[EXERCISE GOAL] Using the listing below, show all lines that hold the word "FracOne".

[PROVIDED DATA]
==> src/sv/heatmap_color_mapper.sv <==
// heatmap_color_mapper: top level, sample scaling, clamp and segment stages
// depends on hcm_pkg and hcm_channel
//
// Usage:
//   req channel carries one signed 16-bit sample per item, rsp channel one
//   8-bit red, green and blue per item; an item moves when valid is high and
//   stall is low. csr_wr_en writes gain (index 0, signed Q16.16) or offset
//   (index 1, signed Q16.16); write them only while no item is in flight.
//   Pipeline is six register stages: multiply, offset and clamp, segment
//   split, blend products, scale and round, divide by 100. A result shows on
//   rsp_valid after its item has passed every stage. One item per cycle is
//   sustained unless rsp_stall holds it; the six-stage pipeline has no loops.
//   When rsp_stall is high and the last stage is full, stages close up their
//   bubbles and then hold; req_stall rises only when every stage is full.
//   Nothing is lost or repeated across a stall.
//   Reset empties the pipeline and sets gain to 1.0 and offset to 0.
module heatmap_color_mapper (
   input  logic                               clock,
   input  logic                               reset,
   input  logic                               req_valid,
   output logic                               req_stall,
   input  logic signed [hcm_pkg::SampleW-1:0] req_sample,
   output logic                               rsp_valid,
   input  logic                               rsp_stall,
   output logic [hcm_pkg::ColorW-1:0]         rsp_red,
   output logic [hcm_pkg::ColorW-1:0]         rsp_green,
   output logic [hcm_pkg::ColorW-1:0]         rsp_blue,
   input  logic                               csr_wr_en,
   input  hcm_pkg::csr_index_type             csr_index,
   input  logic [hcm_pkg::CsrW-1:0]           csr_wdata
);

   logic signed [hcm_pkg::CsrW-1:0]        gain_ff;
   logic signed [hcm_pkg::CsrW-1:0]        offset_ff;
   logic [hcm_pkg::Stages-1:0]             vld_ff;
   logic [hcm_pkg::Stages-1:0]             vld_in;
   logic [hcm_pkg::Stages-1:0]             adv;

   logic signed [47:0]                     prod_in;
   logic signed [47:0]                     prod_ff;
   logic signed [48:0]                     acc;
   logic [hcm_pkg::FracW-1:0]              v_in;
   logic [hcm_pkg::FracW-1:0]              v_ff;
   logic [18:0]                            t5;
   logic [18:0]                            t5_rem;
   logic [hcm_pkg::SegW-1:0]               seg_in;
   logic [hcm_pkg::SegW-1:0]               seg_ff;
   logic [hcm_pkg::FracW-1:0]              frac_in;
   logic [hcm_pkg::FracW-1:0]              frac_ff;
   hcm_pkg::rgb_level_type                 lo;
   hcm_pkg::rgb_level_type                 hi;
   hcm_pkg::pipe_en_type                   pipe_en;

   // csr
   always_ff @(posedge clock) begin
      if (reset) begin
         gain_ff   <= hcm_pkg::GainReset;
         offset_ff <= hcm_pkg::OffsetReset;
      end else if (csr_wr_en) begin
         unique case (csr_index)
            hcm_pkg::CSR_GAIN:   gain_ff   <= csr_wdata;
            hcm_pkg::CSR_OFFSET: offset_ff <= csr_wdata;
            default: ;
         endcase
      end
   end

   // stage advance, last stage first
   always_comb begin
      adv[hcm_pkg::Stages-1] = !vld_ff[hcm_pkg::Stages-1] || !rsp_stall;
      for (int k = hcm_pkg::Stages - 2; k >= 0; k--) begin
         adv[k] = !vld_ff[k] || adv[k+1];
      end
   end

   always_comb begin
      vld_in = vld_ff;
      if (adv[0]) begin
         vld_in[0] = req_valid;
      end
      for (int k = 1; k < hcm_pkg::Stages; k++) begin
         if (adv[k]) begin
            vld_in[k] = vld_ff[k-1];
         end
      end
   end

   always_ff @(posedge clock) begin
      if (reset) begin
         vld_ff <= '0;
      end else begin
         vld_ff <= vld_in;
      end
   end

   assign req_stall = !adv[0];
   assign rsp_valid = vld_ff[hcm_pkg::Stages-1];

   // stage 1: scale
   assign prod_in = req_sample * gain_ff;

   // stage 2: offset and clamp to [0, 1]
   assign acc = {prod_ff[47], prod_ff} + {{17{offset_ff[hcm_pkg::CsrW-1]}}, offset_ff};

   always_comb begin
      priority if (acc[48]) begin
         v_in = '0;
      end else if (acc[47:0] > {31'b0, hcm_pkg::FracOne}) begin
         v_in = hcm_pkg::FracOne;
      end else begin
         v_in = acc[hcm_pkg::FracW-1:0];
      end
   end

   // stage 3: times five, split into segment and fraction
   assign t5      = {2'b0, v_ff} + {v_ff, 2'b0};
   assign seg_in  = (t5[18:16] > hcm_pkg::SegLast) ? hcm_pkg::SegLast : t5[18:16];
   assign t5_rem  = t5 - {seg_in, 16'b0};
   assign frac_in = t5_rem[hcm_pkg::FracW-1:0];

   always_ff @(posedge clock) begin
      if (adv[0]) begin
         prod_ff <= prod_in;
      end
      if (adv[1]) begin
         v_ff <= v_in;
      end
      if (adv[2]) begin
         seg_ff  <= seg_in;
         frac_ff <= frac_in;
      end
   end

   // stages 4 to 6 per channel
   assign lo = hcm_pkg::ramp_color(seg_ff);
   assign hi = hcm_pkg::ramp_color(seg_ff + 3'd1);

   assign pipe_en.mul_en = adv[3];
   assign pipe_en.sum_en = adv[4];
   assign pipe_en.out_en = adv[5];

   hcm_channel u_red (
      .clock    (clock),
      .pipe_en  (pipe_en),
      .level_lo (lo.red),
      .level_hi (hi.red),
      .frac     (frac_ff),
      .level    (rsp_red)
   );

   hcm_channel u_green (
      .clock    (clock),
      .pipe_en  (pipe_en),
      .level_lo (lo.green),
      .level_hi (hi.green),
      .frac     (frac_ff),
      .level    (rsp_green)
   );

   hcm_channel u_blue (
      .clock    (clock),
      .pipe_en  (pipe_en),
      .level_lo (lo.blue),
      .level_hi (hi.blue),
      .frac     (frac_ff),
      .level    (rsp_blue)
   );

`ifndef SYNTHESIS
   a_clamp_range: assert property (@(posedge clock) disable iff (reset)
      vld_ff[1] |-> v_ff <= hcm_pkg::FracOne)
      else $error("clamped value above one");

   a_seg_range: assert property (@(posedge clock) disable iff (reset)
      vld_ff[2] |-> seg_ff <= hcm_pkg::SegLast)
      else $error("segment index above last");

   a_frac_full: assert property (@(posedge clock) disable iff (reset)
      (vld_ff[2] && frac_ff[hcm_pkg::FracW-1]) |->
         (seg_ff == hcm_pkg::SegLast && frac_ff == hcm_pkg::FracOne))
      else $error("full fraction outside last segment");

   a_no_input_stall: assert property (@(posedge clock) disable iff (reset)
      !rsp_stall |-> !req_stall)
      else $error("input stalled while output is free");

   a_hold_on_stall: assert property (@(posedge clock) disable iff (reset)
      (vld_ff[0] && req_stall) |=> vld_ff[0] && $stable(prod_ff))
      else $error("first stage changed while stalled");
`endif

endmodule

[SOLUTION BELOW]
      end else if (acc[47:0] > {31'b0, hcm_pkg::FracOne}) begin
         v_in = hcm_pkg::FracOne;
      vld_ff[1] |-> v_ff <= hcm_pkg::FracOne)
         (seg_ff == hcm_pkg::SegLast && frac_ff == hcm_pkg::FracOne))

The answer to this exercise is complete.